PROBLEM TO WORK ON:
When you reach the line containing "max reg2reg |" in the entries below, start writing out each line exactly, and stop after the line containing "and3_1 > nand4_1".

[DATA PROVIDED — start]

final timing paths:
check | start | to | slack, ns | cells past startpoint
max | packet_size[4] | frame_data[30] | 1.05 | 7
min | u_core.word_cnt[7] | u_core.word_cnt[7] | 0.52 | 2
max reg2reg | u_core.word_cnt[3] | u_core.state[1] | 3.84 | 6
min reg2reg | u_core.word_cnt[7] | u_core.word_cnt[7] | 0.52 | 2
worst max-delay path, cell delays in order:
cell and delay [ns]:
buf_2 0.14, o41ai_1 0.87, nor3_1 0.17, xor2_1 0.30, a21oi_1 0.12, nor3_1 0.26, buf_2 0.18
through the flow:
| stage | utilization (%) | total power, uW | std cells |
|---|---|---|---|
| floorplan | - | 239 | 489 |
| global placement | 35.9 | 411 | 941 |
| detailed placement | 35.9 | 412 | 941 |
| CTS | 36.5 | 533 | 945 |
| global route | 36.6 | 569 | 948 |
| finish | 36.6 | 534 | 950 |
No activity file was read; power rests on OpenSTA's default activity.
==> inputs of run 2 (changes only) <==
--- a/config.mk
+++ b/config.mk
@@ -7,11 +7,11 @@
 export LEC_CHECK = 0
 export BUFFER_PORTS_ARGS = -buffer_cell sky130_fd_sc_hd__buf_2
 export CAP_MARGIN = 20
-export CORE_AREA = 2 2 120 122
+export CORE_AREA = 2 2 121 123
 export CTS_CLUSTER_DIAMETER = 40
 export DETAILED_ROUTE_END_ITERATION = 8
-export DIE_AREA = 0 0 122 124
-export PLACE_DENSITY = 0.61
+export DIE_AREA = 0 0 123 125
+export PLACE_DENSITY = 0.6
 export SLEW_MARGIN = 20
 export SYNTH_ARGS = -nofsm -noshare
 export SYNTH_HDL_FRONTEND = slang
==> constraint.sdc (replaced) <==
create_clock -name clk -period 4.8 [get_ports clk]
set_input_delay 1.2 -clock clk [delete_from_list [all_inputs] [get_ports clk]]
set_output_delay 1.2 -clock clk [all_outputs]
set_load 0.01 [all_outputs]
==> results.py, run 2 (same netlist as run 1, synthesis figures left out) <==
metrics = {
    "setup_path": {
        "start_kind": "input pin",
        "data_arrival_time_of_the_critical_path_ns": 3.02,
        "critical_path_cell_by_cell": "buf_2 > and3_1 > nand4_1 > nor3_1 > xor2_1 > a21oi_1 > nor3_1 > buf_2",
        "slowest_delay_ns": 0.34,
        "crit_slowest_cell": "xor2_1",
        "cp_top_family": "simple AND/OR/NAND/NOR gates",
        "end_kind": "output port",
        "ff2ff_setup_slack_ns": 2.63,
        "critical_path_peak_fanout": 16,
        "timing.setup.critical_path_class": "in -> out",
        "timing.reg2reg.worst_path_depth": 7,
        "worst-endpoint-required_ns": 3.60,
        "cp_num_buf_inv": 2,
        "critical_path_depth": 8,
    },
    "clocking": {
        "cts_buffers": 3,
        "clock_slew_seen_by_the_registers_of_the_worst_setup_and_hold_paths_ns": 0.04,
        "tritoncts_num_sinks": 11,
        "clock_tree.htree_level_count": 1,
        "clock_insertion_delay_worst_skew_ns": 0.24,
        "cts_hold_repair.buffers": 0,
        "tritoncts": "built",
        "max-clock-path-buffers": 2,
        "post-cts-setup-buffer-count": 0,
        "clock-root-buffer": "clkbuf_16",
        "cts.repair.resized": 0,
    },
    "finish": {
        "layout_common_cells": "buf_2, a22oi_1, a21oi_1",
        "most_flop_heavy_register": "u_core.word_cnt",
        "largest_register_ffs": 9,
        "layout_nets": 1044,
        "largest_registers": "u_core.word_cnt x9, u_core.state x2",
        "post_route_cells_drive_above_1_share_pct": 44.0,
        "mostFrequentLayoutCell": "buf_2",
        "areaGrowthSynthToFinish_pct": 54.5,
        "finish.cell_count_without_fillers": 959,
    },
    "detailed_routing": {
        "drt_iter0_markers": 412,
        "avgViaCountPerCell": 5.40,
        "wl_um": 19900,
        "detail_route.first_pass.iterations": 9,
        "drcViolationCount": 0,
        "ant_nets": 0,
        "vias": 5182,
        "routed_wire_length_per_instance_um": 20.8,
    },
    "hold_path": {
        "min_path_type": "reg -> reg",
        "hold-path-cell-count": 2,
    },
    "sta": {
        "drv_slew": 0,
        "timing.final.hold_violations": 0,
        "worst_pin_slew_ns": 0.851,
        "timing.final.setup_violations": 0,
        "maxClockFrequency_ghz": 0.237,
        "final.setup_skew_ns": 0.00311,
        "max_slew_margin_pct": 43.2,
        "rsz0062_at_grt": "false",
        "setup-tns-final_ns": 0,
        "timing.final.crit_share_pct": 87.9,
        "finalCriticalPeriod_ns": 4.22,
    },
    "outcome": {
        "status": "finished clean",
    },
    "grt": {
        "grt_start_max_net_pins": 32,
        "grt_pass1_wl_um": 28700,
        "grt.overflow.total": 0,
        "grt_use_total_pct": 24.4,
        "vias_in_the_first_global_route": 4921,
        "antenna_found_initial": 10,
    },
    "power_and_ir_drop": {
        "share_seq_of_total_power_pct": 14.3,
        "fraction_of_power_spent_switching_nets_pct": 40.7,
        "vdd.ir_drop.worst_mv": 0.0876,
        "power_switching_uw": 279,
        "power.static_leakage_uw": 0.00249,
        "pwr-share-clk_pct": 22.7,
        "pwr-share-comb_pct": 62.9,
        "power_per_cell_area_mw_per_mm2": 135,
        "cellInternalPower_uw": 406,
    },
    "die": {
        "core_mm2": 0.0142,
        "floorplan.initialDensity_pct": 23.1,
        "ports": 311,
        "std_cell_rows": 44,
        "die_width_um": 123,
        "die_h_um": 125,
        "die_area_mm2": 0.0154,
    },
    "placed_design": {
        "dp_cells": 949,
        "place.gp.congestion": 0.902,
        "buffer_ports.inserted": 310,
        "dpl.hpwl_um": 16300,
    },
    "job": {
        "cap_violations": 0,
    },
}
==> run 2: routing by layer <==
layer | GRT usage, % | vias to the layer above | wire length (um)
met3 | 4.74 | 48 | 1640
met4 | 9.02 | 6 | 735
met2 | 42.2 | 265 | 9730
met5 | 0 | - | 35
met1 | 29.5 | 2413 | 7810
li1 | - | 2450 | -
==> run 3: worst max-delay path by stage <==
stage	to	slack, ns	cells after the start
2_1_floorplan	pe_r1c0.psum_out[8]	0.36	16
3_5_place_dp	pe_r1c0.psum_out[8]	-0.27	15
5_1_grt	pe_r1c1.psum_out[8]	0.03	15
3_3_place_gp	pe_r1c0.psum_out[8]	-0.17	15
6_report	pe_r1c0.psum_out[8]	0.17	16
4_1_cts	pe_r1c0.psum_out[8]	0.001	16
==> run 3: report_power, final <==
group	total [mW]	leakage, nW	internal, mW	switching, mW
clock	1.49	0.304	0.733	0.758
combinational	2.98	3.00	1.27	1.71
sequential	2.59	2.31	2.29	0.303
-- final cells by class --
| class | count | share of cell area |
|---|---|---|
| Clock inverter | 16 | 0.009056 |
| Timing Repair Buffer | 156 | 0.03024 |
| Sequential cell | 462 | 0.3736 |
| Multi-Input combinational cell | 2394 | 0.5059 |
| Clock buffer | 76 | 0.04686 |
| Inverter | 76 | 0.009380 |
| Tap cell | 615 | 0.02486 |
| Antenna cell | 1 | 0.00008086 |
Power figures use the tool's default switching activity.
[src/logic/edge_job_pkg.sv]
////////////////////////////////////////////////////////////////////////////
// widths, cacheline geometry and queue depths for the edge fetch path
// read command and edge job records
// planner state encoding
////////////////////////////////////////////////////////////////////////////

package edge_job_pkg;

	// byte addressing and edge entries
	localparam int addr_bits   = 64;
	localparam int edge_bits   = 32;
	localparam int edge_bytes  = 4;
	localparam int count_bits  = 32;
	localparam int vertex_bits = 32;

	// cacheline geometry, slot 0 is the least significant word
	localparam int line_bytes    = 64;
	localparam int line_bits     = line_bytes * 8;
	localparam int line_edges    = line_bytes / edge_bytes;
	localparam int slot_bits     = $clog2(line_edges);
	localparam int line_off_bits = $clog2(line_bytes);
	localparam int edge_off_bits = $clog2(edge_bytes);

	// queue depths
	localparam int cmd_fifo_depth  = 16;
	localparam int edge_fifo_depth = 32;
	localparam int edge_room_bits  = $clog2(edge_fifo_depth + 1);

	// one line read, address is line aligned
	typedef struct packed {
		logic [addr_bits-1:0] address;
		logic [slot_bits:0]   edge_count;
		logic [slot_bits-1:0] line_offset;
	} read_cmd_t;

	// edge job handed to the consumer
	typedef struct packed {
		logic [count_bits-1:0]  id;
		logic [vertex_bits-1:0] src;
		logic [edge_bits-1:0]   dest;
	} edge_job_t;

	typedef enum logic [1:0] {
		plan_idle,
		plan_check,
		plan_wait
	} planner_state_t;

endpackage

[src/logic/edge_line_unpacker.sv]
////////////////////////////////////////////////////////////////////////////
// capture of a returned cacheline
// one byte-swapped edge entry per cycle, tagged with src and edge id
////////////////////////////////////////////////////////////////////////////

`timescale 1ns/1ps

module edge_line_unpacker
	import edge_job_pkg::*;
(
	input  logic                   clock,
	input  logic                   rstn,
	input  logic                   line_valid,
	input  logic [line_bits-1:0]   line_data,
	input  logic [slot_bits:0]     line_count,
	input  logic [slot_bits-1:0]   line_offset,
	input  logic [vertex_bits-1:0] cur_vertex_id,
	input  logic                   vertex_start,
	output logic                   edge_push,
	output edge_job_t              edge_data,
	output logic                   line_done
);

	logic [line_bits-1:0]  line_aligned;
	logic [line_bits-1:0]  line_shift;
	logic [slot_bits:0]    left;
	logic [count_bits-1:0] edge_id;
	logic [edge_bits-1:0]  slot_word;

	// first used slot moved down to slot 0
	assign line_aligned = line_data >> (int'(line_offset) * edge_bits);

	assign slot_word = line_shift[edge_bits-1:0];
	assign edge_push = (left != '0);

	assign edge_data.id   = edge_id;
	assign edge_data.src  = cur_vertex_id;
	// byte order reversed
	assign edge_data.dest = {slot_word[7:0], slot_word[15:8], slot_word[23:16], slot_word[31:24]};

	////////////////////////////////////////////////////////////////////////////
	// entry count, edge numbering and end of line
	////////////////////////////////////////////////////////////////////////////

	always_ff @(posedge clock or negedge rstn) begin
		if (!rstn) begin
			left      <= '0;
			edge_id   <= '0;
			line_done <= 1'b0;
		end else begin
			// last entry goes out while left is one
			line_done <= (left == (slot_bits+1)'(1));
			if (line_valid)
				left <= line_count;
			else if (edge_push)
				left <= left - 1'b1;
			// ids run across all lines of one vertex
			if (vertex_start)
				edge_id <= '0;
			else if (edge_push)
				edge_id <= edge_id + 1'b1;
		end
	end

	// line shift register
	always_ff @(posedge clock) begin
		if (line_valid)
			line_shift <= line_aligned;
		else if (edge_push)
			line_shift <= line_shift >> edge_bits;
	end

endmodule

[config.mk]
export PLATFORM = sky130hd
export DESIGN_NAME = edge_line_unpacker
export DESIGN_NICKNAME = d
export VERILOG_FILES = /design/src/logic/edge_job_pkg.sv /design/src/logic/edge_line_unpacker.sv
export SDC_FILE = /design/constraint.sdc
export NUM_CORES = 2
export LEC_CHECK = 0
export ABC_CLOCK_PERIOD_IN_PS = 12980
export BUFFER_PORTS_ARGS = -buffer_cell sky130_fd_sc_hd__buf_2
export CAP_MARGIN = 5
export CELL_PAD_IN_SITES_DETAIL_PLACEMENT = 1
export CELL_PAD_IN_SITES_GLOBAL_PLACEMENT = 2
export CORE_AREA = 5 5 355 357
export DETAILED_ROUTE_END_ITERATION = 8
export DIE_AREA = 0 0 360 362
export HOLD_SLACK_MARGIN = 0.02
export PLACE_DENSITY = 0.78
export RECOVER_POWER = 50
export SETUP_SLACK_MARGIN = 0.02
export SLEW_MARGIN = 20
export SYNTH_ARGS = -nofsm -noshare
export SYNTH_HDL_FRONTEND = slang
export SYNTH_SLANG_ARGS = --single-unit
[constraint.sdc]
create_clock -name clock -period 12.98 [get_ports clock]
set_input_delay 1.947 -clock clock [delete_from_list [all_inputs] [get_ports clock]]
set_output_delay 1.947 -clock clock [all_outputs]
set_load 0.02 [all_outputs]
==> results.md <==
- Run status: finished, violations left
- Failing checks: max-capacitance violations, max-slew violations
- Maximum vdd drop: about 0.000096 V
- Combinational power share: 23.8%
- Critical-path cell list: clkbuf_1, clkbuf_1, nand2_2, buf_4, o221ai_1
- Slew Viols, Final: ~540
- Clk_lat worst skew: approximately 0.64 ns
- CTS Hold Bufs: 0
- Max clock buf depth: 3
- Final ANT Viol Nets: 0
- Worst Path Required: ~13 ns
- Slowest library cell on the worst path: clkbuf_1
- Crit-path max FO: 69
- Max cap viols: 11
- Unique masters post-synth: 59
- Gate Count Post-Synth: ~3.9k
- Max-slew headroom: -170.0%
- Layout Skew: around 0.017 ns
- Largest net degree at the start of global routing: between 150 and 200
- Worst hold slack: roughly 0.52 ns
- Post-layout min period: around 8.8 ns
- Clock power share: between 30% and 40%
- Hold path cells: 1
- Worst Setup Start Kind: primary input
- Setup crit end kind: flip-flop
- Clock transition at path regs: approximately 0.06 ns
- Wire per inst: about 32 um
- Worst Hold Class: reg -> reg
- WL final: ~190 mm
- Postcts setup bufs: 0
- Most frequent CP cell: clkbuf_1
- Final Hold Fails: 0
- Syn Nets: 4,410
- Layout cells sized above 1: 29.14%
- Seq pwr share: about 41%
- CTS sink cnt: 550
- DRC: 0
- First-pass GRT wire length: between 200 and 300 mm
- PostCTS Resize Cnt: 0
- Ys Warns: 0
- RR Startpoint: left[0]$_DFFE_PN0P_
- Asr flop ratio synth: under 10%
- Setup TNS: 0 ns
- Fill cells: approximately 13k
- FMAX: approximately 110 MHz
- IO Pins: 655
- RSZ-0062 raised after global routing: false
- WS Path Type: in -> reg
- NetSw: roughly 0.0018 W
- Crit path DAT: around 9.3 ns
- Hold Crit Start: line_shift[158]$_DFFE_PP_
- PwrDens: ~120 nW/um^2
- # setup viols final: 0
- Leak pwr: between 15 and 20 nW
- Tightest Pin Transition: a little over 4 ns
- Main flop type after synthesis: edfxtp_1
- Worst reg2reg path depth: 5
- Die Ht: approximately 360 um
- DPL Wire Length: 118.1 mm
- Sw frac: a little under a third
- Crit path buf inv count: 3
- 1st-iter DRT viols: roughly 4.5k
- Area occupied by multi-input gates: roughly 24,000 um^2
- CTS tree: yes
- Final nets: about 4.7k
- Pint: 0.003904 W
- Root buffer cell: clkbuf_16
- Die area: approximately 130,000 um^2
- Port Buf Inserts: 590
- Vias in the first global route: 39.43k
- Hold endpoint: line_shift[126]$_DFFE_PP_
- Total GRT Usage: ~27%
- Total congestion overflow: 0
- Delay-heaviest family, CP: buffers and inverters
- Vias per cell: 6.622
- Synth Register Bits: 550
- Area growth, synth to finish: 13.16%
- Area of the mapped netlist: 42,480 um^2
- FF/Latch Area: 16,330 um^2
- H-tree levels: 3
- GPL Wtd Cong: ~0.88
- Pre-antenna DRT Iters: 6
- Die W: around 360 um
- Routed vias: between 30k and 40k
- Antenna violations before repair: 35
- Synth Area per Inst: between 10 and 15 um^2
- Number of synthesized flops with an enable pin: approximately 500
- Worst r2r dst: line_shift[186]$_DFFE_PP_
- TritonCTS Buffers: 73
- R2r setup slk: about 8.3 ns
- Slowest stage delay, CP: between 2 and 3 ns
- Initial Util: approximately a third
- Sequential share of the synthesized area: roughly 38%
- Tcrit/Tclk final: slightly below 70%
- Core footprint: 122,700 um^2
- FP Rows: about 130
metal layers:
layer / wire (um) / track usage (%) / vias up
met1: 75000 / 36.15 / 19800
met5: 132 / 0 / -
met4: 8141 / 11.49 / 14
met2: 86320 / 43.11 / 2234
li1: - / - / 16050
met3: 16950 / 5.648 / 432
power groups by stage:
| stage | clock network [W] | registers (W) | logic [W] |
|---|---|---|---|
| finish | 0.00198 | 0.00235 | 0.00135 |
| global placement | 0 | 0.00238 | 0.00132 |
| detailed placement | 0 | 0.00238 | 0.00133 |
| floorplan | 0 | 0.00236 | 0.000886 |
| CTS | 0.00201 | 0.00235 | 0.00134 |
| global route | 0.00208 | 0.00237 | 0.00143 |
metrics by stage:
stage	worst slack [ns]	power [W]	instance area (um^2)	std cells	utilization [%]
floorplan	3.372	0.003248	42480	3850	-
detailed placement	6.780	0.003711	45920	5660	37.43
global route	3.750	0.005883	48050	5810	39.17
global placement	6.879	0.003691	45920	5660	37.43
finish	4.138	0.005682	48070	5818	39.19
CTS	7.462	0.005697	48150	5789	39.25
layout by cell type (no fill, tap or decap), types with 29 or more instances in the layout:
| master | count |
|---|---|
| buf_2 | 518 |
| edfxtp_1 | 512 |
| nand2_1 | 433 |
| mux4_2 | 259 |
| mux2i_1 | 254 |
| a21oi_1 | 208 |
| mux2_2 | 195 |
| a22oi_1 | 189 |
| nor2_1 | 176 |
| o2bb2ai_1 | 130 |
| a32o_1 | 95 |
| clkbuf_1 | 91 |
| clkbuf_16 | 75 |
| inv_1 | 70 |
| a221o_1 | 65 |
| a31oi_1 | 64 |
| a221oi_1 | 64 |
| a32oi_1 | 63 |
| o221ai_1 | 63 |
| buf_4 | 52 |
| and2_1 | 47 |
| nand4_1 | 42 |
| dfrtp_1 | 38 |
| nand2b_1 | 33 |
| o21a_1 | 33 |
| o22ai_1 | 32 |
| o32a_1 | 31 |
| a211o_1 | 31 |
| o21ai_1 | 30 |
| a31o_2 | 30 |
| diode_2 | 29 |
| or2_2 | 29 |
state kept, by name, indices dropped and copies added (netlist names):
register,flops
line_shift,512
edge_id,32
left,5
line_done,1
Yosys cell counts (8+ instances only):
| library cell | count | area (um^2) |
|---|---|---|
| o21a_1 | 33 | 247.7 |
| mux2_2 | 196 | 2207 |
| edfxtp_1 | 512 | 15370 |
| or2_2 | 29 | 181.4 |
| and2_1 | 67 | 419.2 |
| or3_1 | 9 | 56.30 |
| or4_1 | 9 | 67.56 |
| nand3_1 | 11 | 55.05 |
| nor2_1 | 183 | 686.9 |
| mux2i_1 | 254 | 2542 |
| a221o_1 | 65 | 650.6 |
| a31oi_1 | 64 | 400.4 |
| a211o_1 | 31 | 271.5 |
| xor2_1 | 8 | 70.07 |
| buf_2 | 99 | 495.5 |
| o2bb2ai_1 | 130 | 1139 |
| inv_1 | 71 | 266.5 |
| buf_4 | 98 | 735.7 |
| a32o_1 | 95 | 950.9 |
| a22oi_1 | 189 | 1419 |
| dfrtp_1 | 38 | 950.9 |
| nor2b_1 | 8 | 50.05 |
| nand2_1 | 435 | 1633 |
| a21oi_1 | 208 | 1041 |
| buf_1 | 28 | 105.1 |
| o221ai_1 | 63 | 551.8 |
| mux4_2 | 259 | 5833 |
| a31o_2 | 30 | 262.8 |
| o21ai_0 | 14 | 70.07 |
| buf_6 | 8 | 90.09 |
| o22ai_1 | 32 | 200.2 |
| clkbuf_1 | 249 | 934.7 |
| a32oi_1 | 63 | 551.8 |
| nand2b_1 | 34 | 212.7 |
| a221oi_1 | 64 | 560.5 |
| o32a_1 | 31 | 310.3 |
| o21ai_1 | 32 | 160.2 |
| nand4_1 | 42 | 262.8 |
| o31ai_1 | 11 | 82.58 |
how the worst max path moves through the flow:
stage	startpoint	end	cells after the start
6_report	line_valid	line_shift[26]$_DFFE_PP_	5
5_1_grt	line_valid	line_shift[26]$_DFFE_PP_	5
4_1_cts	line_offset[0]	line_shift[124]$_DFFE_PP_	8
3_5_place_dp	line_offset[0]	line_shift[125]$_DFFE_PP_	8
3_3_place_gp	line_offset[0]	line_shift[96]$_DFFE_PP_	8
2_1_floorplan	line_valid	line_shift[0]$_DFFE_PP_	5
cell type report:
| cell class | count | area share [%] |
|---|---|---|
| multi-input combinational | 2743 | 49.18 |
| sequential | 550 | 33.96 |
| timing repair buffer | 655 | 7.174 |
| tap | 1637 | 4.261 |
| clock buffer | 91 | 4.029 |
| inverter | 75 | 0.6377 |
| clock inverter | 38 | 0.6091 |
| antenna | 29 | 0.1510 |
logic make-up after synthesis:
kind of cell             Yosys count  share of synthesized area, %
buffers and inverters            557                         6.221
XOR/XNOR                          13                        0.2680
AO/OA/AOI/OAI                   1165                         21.08
AND/OR/NAND/NOR                  853                         9.004
multiplexers                     709                         24.91
adder cells (fa/ha/maj)            3                       0.08837
flip-flops                       550                         38.43
Power figures use the tool's default switching activity.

[DATA PROVIDED — finish]

PROBLEM SOLUTION:
max reg2reg | u_core.word_cnt[3] | u_core.state[1] | 3.84 | 6
min reg2reg | u_core.word_cnt[7] | u_core.word_cnt[7] | 0.52 | 2
worst max-delay path, cell delays in order:
cell and delay [ns]:
buf_2 0.14, o41ai_1 0.87, nor3_1 0.17, xor2_1 0.30, a21oi_1 0.12, nor3_1 0.26, buf_2 0.18
through the flow:
| stage | utilization (%) | total power, uW | std cells |
|---|---|---|---|
| floorplan | - | 239 | 489 |
| global placement | 35.9 | 411 | 941 |
| detailed placement | 35.9 | 412 | 941 |
| CTS | 36.5 | 533 | 945 |
| global route | 36.6 | 569 | 948 |
| finish | 36.6 | 534 | 950 |
No activity file was read; power rests on OpenSTA's default activity.
==> inputs of run 2 (changes only) <==
--- a/config.mk
+++ b/config.mk
@@ -7,11 +7,11 @@
 export LEC_CHECK = 0
 export BUFFER_PORTS_ARGS = -buffer_cell sky130_fd_sc_hd__buf_2
 export CAP_MARGIN = 20
-export CORE_AREA = 2 2 120 122
+export CORE_AREA = 2 2 121 123
 export CTS_CLUSTER_DIAMETER = 40
 export DETAILED_ROUTE_END_ITERATION = 8
-export DIE_AREA = 0 0 122 124
-export PLACE_DENSITY = 0.61
+export DIE_AREA = 0 0 123 125
+export PLACE_DENSITY = 0.6
 export SLEW_MARGIN = 20
 export SYNTH_ARGS = -nofsm -noshare
 export SYNTH_HDL_FRONTEND = slang
==> constraint.sdc (replaced) <==
create_clock -name clk -period 4.8 [get_ports clk]
set_input_delay 1.2 -clock clk [delete_from_list [all_inputs] [get_ports clk]]
set_output_delay 1.2 -clock clk [all_outputs]
set_load 0.01 [all_outputs]
==> results.py, run 2 (same netlist as run 1, synthesis figures left out) <==
metrics = {
    "setup_path": {
        "start_kind": "input pin",
        "data_arrival_time_of_the_critical_path_ns": 3.02,
        "critical_path_cell_by_cell": "buf_2 > and3_1 > nand4_1 > nor3_1 > xor2_1 > a21oi_1 > nor3_1 > buf_2",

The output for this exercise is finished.